#### Task to carry out:
Copy each line of the data below with the word "longint".

Collected data
###

`src/rtl/dspi_pkg.sv`:
```
package dspi_pkg;

    localparam int FRAME_W = 32;
    localparam int NB_W    = $clog2(FRAME_W + 1);
    localparam logic [4:0] START_PREFIX = 5'b01110;

    typedef enum logic [1:0] {
        OP_IDX_WR  = 2'd0,
        OP_REG_WR  = 2'd1,
        OP_REG_RD  = 2'd2,
        OP_STAT_RD = 2'd3
    } dspi_op_e;

    typedef enum logic [1:0] {
        ST_IDLE  = 2'd0,
        ST_SHIFT = 2'd1,
        ST_GAP   = 2'd2
    } dspi_state_e;

    typedef struct packed {
        logic [FRAME_W-1:0] bits;
        logic [NB_W-1:0]    nbits;
    } dspi_frame_t;

    function automatic int calc_half_div(input longint clk_hz, input longint max_hz);
        longint q;
        q = (clk_hz + 2 * max_hz - 1) / (2 * max_hz);
        if (q < 1) q = 1;
        return int'(q);
    endfunction

    function automatic logic [7:0] start_byte(input logic id, input logic sel, input logic rd);
        return {START_PREFIX, id, sel, rd};
    endfunction

    function automatic logic has_data_frame(input dspi_op_e op);
        return (op == OP_REG_WR) || (op == OP_REG_RD);
    endfunction

    function automatic logic is_read(input dspi_op_e op);
        return (op == OP_REG_RD) || (op == OP_STAT_RD);
    endfunction

    function automatic dspi_frame_t build_frame(
        input dspi_op_e    op,
        input logic        data_phase,
        input logic        id,
        input logic [7:0]  idx,
        input logic [15:0] wd
    );
        dspi_frame_t f;
        f.nbits = NB_W'(24);
        f.bits  = {start_byte(id, 1'b0, 1'b0), 8'h00, idx, 8'h00};
        case (op)
            OP_REG_WR:
                if (data_phase) f.bits = {start_byte(id, 1'b1, 1'b0), wd, 8'h00};
            OP_REG_RD:
                if (data_phase) f.bits = {start_byte(id, 1'b1, 1'b1), 24'h000000};
            OP_STAT_RD: begin
                f.bits  = {start_byte(id, 1'b0, 1'b1), 24'h000000};
                f.nbits = NB_W'(32);
            end
            default: ;
        endcase
        return f;
    endfunction

endpackage

```
`src/rtl/dspi_tick_gen.sv`:
```
module dspi_tick_gen #(
    parameter int HALF_DIV = 25
) (
    input  logic clk,
    input  logic rst,
    input  logic run,
    output logic tick
);
    localparam int CW = (HALF_DIV > 1) ? $clog2(HALF_DIV) : 1;
    localparam logic [CW-1:0] LAST = CW'(HALF_DIV - 1);

    logic [CW-1:0] cnt_q;

    always_ff @(posedge clk) begin
        if (rst || !run) begin
            cnt_q <= '0;
        end else if (cnt_q == LAST) begin
            cnt_q <= '0;
        end else begin
            cnt_q <= cnt_q + 1'b1;
        end
    end

    assign tick = run && (cnt_q == LAST);
endmodule

```
`src/rtl/dspi_shifter.sv`:
```
module dspi_shifter #(
    parameter int W = 32
) (
    input  logic         clk,
    input  logic         rst,
    input  logic         load,
    input  logic [W-1:0] load_bits,
    input  logic         invert,
    input  logic         sample,
    input  logic         advance,
    input  logic         miso,
    output logic         mosi,
    output logic [W-1:0] rx_word
);
    logic [W-1:0] tx_q;
    logic [W-1:0] rx_q;

    always_ff @(posedge clk) begin
        if (rst) begin
            tx_q <= '0;
            rx_q <= '0;
        end else if (load) begin
            tx_q <= load_bits ^ {W{invert}};
            rx_q <= '0;
        end else begin
            if (advance) tx_q <= {tx_q[W-2:0], 1'b0};
            if (sample)  rx_q <= {rx_q[W-2:0], miso};
        end
    end

    assign mosi    = tx_q[W-1];
    assign rx_word = rx_q;
endmodule

```
`src/rtl/dspi_reg_master.sv`:
```
module dspi_reg_master
    import dspi_pkg::*;
#(
    parameter longint CLK_HZ      = 200_000_000,
    parameter longint SCLK_MAX_HZ = 4_000_000
) (
    input  logic        clk,
    input  logic        rst,
    input  logic        cmd_valid,
    input  logic [1:0]  cmd_op,
    input  logic [7:0]  cmd_index,
    input  logic [15:0] cmd_wdata,
    input  logic        cfg_dev_id,
    input  logic        cfg_tx_invert,
    output logic        busy,
    output logic        done,
    output logic [15:0] rd_data,
    output logic        sclk,
    output logic        mosi,
    input  logic        miso,
    output logic        cs_n
);
    localparam int HALF_DIV = calc_half_div(CLK_HZ, SCLK_MAX_HZ);

    dspi_state_e     state_q;
    dspi_op_e        op_q;
    logic [7:0]      idx_q;
    logic [15:0]     wd_q;
    logic            id_q;
    logic            inv_q;
    logic            data_ph_q;
    logic            gap_half_q;
    logic            sclk_q;
    logic            cs_n_q;
    logic            done_q;
    logic [15:0]     rd_q;
    logic [NB_W-1:0] bitcnt_q;
    logic [NB_W-1:0] nbits_q;

    logic               tick;
    logic               idle;
    logic               accept;
    logic               more;
    logic               next_frame;
    logic               load;
    logic               last_bit;
    logic               sample;
    logic               advance;
    logic               inv_sel;
    dspi_frame_t        frame_ld;
    logic [FRAME_W-1:0] rx_word;

    assign idle       = (state_q == ST_IDLE);
    assign accept     = idle && cmd_valid;
    assign more       = has_data_frame(op_q) && !data_ph_q;
    assign next_frame = (state_q == ST_GAP) && tick && gap_half_q && more;
    assign load       = accept || next_frame;
    assign last_bit   = (bitcnt_q == nbits_q - 1'b1);
    assign sample     = (state_q == ST_SHIFT) && tick && !sclk_q;
    assign advance    = (state_q == ST_SHIFT) && tick && sclk_q && !last_bit;
    assign inv_sel    = idle ? cfg_tx_invert : inv_q;

    always_comb begin
        if (idle) begin
            frame_ld = build_frame(dspi_op_e'(cmd_op), 1'b0, cfg_dev_id, cmd_index, cmd_wdata);
        end else begin
            frame_ld = build_frame(op_q, 1'b1, id_q, idx_q, wd_q);
        end
    end

    dspi_tick_gen #(.HALF_DIV(HALF_DIV)) u_tick (
        .clk  (clk),
        .rst  (rst),
        .run  (!idle),
        .tick (tick)
    );

    dspi_shifter #(.W(FRAME_W)) u_shift (
        .clk       (clk),
        .rst       (rst),
        .load      (load),
        .load_bits (frame_ld.bits),
        .invert    (inv_sel),
        .sample    (sample),
        .advance   (advance),
        .miso      (miso),
        .mosi      (mosi),
        .rx_word   (rx_word)
    );

    always_ff @(posedge clk) begin
        if (rst) begin
            state_q    <= ST_IDLE;
            op_q       <= OP_IDX_WR;
            idx_q      <= '0;
            wd_q       <= '0;
            id_q       <= 1'b0;
            inv_q      <= 1'b0;
            data_ph_q  <= 1'b0;
            gap_half_q <= 1'b0;
            sclk_q     <= 1'b0;
            cs_n_q     <= 1'b1;
            done_q     <= 1'b0;
            rd_q       <= '0;
            bitcnt_q   <= '0;
            nbits_q    <= '0;
        end else begin
            done_q <= 1'b0;
            case (state_q)
                ST_IDLE: begin
                    if (cmd_valid) begin
                        op_q      <= dspi_op_e'(cmd_op);
                        idx_q     <= cmd_index;
                        wd_q      <= cmd_wdata;
                        id_q      <= cfg_dev_id;
                        inv_q     <= cfg_tx_invert;
                        data_ph_q <= 1'b0;
                        nbits_q   <= frame_ld.nbits;
                        bitcnt_q  <= '0;
                        cs_n_q    <= 1'b0;
                        state_q   <= ST_SHIFT;
                    end
                end
                ST_SHIFT: begin
                    if (tick) begin
                        if (!sclk_q) begin
                            sclk_q <= 1'b1;
                        end else begin
                            sclk_q <= 1'b0;
                            if (last_bit) begin
                                cs_n_q     <= 1'b1;
                                gap_half_q <= 1'b0;
                                state_q    <= ST_GAP;
                            end else begin
                                bitcnt_q <= bitcnt_q + 1'b1;
                            end
                        end
                    end
                end
                ST_GAP: begin
                    if (tick) begin
                        if (!gap_half_q) begin
                            gap_half_q <= 1'b1;
                        end else if (more) begin
                            data_ph_q <= 1'b1;
                            nbits_q   <= frame_ld.nbits;
                            bitcnt_q  <= '0;
                            cs_n_q    <= 1'b0;
                            state_q   <= ST_SHIFT;
                        end else begin
                            done_q  <= 1'b1;
                            if (is_read(op_q)) rd_q <= rx_word[15:0];
                            state_q <= ST_IDLE;
                        end
                    end
                end
                default: state_q <= ST_IDLE;
            endcase
        end
    end

    assign busy    = !idle;
    assign done    = done_q;
    assign rd_data = rd_q;
    assign sclk    = sclk_q;
    assign cs_n    = cs_n_q;
endmodule

```
`config.mk`:
```
export PLATFORM = sky130hd
export DESIGN_NAME = dspi_reg_master
export DESIGN_NICKNAME = d
export VERILOG_FILES = /design/src/rtl/dspi_pkg.sv /design/src/rtl/dspi_tick_gen.sv /design/src/rtl/dspi_shifter.sv /design/src/rtl/dspi_reg_master.sv
export SDC_FILE = /design/constraint.sdc
export NUM_CORES = 1
export LEC_CHECK = 0
export BUFFER_PORTS_ARGS = -buffer_cell sky130_fd_sc_hd__buf_2
export CORE_MARGIN = 10
export CORE_UTILIZATION = 40
export DETAILED_ROUTE_END_ITERATION = 8
export PLACE_DENSITY = 0.55
export RECOVER_POWER = 100
export SETUP_SLACK_MARGIN = 0.02
export SYNTH_ARGS = -nofsm -noshare
export SYNTH_HDL_FRONTEND = slang
export SYNTH_SLANG_ARGS = --single-unit
```
`constraint.sdc`:
```
create_clock -name clk -period 3.95 [get_ports clk]
set_input_delay 0.1975 -clock clk [delete_from_list [all_inputs] [get_ports clk]]
set_output_delay 0.1975 -clock clk [all_outputs]
set_load 0.03 [all_outputs]
```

###

#### Solution to this task:
    function automatic int calc_half_div(input longint clk_hz, input longint max_hz);
        longint q;
    parameter longint CLK_HZ      = 200_000_000,
    parameter longint SCLK_MAX_HZ = 4_000_000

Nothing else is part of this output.